### YOUR INSTRUCTIONS
Copy out the records so that each line matches the original.

### EXERCISE DATA
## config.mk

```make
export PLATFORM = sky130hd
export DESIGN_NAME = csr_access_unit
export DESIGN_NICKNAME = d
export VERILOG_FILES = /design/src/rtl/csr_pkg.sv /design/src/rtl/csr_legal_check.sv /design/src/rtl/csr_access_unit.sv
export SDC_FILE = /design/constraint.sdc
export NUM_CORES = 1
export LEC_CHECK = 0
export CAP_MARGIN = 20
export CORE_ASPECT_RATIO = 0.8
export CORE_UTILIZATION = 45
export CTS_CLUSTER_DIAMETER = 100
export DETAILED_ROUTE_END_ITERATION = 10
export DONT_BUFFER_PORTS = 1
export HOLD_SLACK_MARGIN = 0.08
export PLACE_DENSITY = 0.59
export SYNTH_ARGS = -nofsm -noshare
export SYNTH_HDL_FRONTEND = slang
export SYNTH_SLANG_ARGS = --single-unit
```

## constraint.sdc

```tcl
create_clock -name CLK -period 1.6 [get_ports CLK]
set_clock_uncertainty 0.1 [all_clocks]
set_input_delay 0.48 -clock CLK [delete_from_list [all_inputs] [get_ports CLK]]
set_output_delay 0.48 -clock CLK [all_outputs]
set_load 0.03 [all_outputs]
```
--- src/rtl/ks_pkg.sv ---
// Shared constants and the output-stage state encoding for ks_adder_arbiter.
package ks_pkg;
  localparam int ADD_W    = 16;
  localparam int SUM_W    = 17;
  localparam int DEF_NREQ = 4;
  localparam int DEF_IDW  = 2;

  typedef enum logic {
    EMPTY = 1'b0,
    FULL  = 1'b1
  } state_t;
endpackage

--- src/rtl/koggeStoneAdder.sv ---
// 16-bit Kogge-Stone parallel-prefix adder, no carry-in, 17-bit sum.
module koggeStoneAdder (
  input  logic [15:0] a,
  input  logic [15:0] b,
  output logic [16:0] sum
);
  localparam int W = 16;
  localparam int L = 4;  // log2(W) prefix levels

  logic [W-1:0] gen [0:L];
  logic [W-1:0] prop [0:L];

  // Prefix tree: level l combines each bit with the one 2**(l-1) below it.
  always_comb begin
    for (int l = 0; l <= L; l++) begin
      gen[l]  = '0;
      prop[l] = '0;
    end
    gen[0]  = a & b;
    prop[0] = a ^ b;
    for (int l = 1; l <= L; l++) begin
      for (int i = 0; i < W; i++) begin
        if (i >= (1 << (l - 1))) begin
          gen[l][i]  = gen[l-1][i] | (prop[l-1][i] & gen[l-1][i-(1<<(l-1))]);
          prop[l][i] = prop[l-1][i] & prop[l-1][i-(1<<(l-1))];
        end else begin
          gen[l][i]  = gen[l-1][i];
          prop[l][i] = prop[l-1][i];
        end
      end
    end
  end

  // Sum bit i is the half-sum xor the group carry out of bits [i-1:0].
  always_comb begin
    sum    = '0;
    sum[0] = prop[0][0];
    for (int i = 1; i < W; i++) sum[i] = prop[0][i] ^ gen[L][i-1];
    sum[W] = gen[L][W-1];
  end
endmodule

### RESULT OF THE TASK
## config.mk

```make
export PLATFORM = sky130hd
export DESIGN_NAME = csr_access_unit
export DESIGN_NICKNAME = d
export VERILOG_FILES = /design/src/rtl/csr_pkg.sv /design/src/rtl/csr_legal_check.sv /design/src/rtl/csr_access_unit.sv
export SDC_FILE = /design/constraint.sdc
export NUM_CORES = 1
export LEC_CHECK = 0
export CAP_MARGIN = 20
export CORE_ASPECT_RATIO = 0.8
export CORE_UTILIZATION = 45
export CTS_CLUSTER_DIAMETER = 100
export DETAILED_ROUTE_END_ITERATION = 10
export DONT_BUFFER_PORTS = 1
export HOLD_SLACK_MARGIN = 0.08
export PLACE_DENSITY = 0.59
export SYNTH_ARGS = -nofsm -noshare
export SYNTH_HDL_FRONTEND = slang
export SYNTH_SLANG_ARGS = --single-unit
```

## constraint.sdc

```tcl
create_clock -name CLK -period 1.6 [get_ports CLK]
set_clock_uncertainty 0.1 [all_clocks]
set_input_delay 0.48 -clock CLK [delete_from_list [all_inputs] [get_ports CLK]]
set_output_delay 0.48 -clock CLK [all_outputs]
set_load 0.03 [all_outputs]
```
--- src/rtl/ks_pkg.sv ---
// Shared constants and the output-stage state encoding for ks_adder_arbiter.
package ks_pkg;
  localparam int ADD_W    = 16;
  localparam int SUM_W    = 17;
  localparam int DEF_NREQ = 4;
  localparam int DEF_IDW  = 2;

  typedef enum logic {
    EMPTY = 1'b0,
    FULL  = 1'b1
  } state_t;
endpackage

--- src/rtl/koggeStoneAdder.sv ---
// 16-bit Kogge-Stone parallel-prefix adder, no carry-in, 17-bit sum.
module koggeStoneAdder (
  input  logic [15:0] a,
  input  logic [15:0] b,
  output logic [16:0] sum
);
  localparam int W = 16;
  localparam int L = 4;  // log2(W) prefix levels

  logic [W-1:0] gen [0:L];
  logic [W-1:0] prop [0:L];

  // Prefix tree: level l combines each bit with the one 2**(l-1) below it.
  always_comb begin
    for (int l = 0; l <= L; l++) begin
      gen[l]  = '0;
      prop[l] = '0;
    end
    gen[0]  = a & b;
    prop[0] = a ^ b;
    for (int l = 1; l <= L; l++) begin
      for (int i = 0; i < W; i++) begin
        if (i >= (1 << (l - 1))) begin
          gen[l][i]  = gen[l-1][i] | (prop[l-1][i] & gen[l-1][i-(1<<(l-1))]);
          prop[l][i] = prop[l-1][i] & prop[l-1][i-(1<<(l-1))];
        end else begin
          gen[l][i]  = gen[l-1][i];
          prop[l][i] = prop[l-1][i];
        end
      end
    end
  end

  // Sum bit i is the half-sum xor the group carry out of bits [i-1:0].
  always_comb begin
    sum    = '0;
    sum[0] = prop[0][0];
    for (int i = 1; i < W; i++) sum[i] = prop[0][i] ^ gen[L][i-1];
    sum[W] = gen[L][W-1];
  end
endmodule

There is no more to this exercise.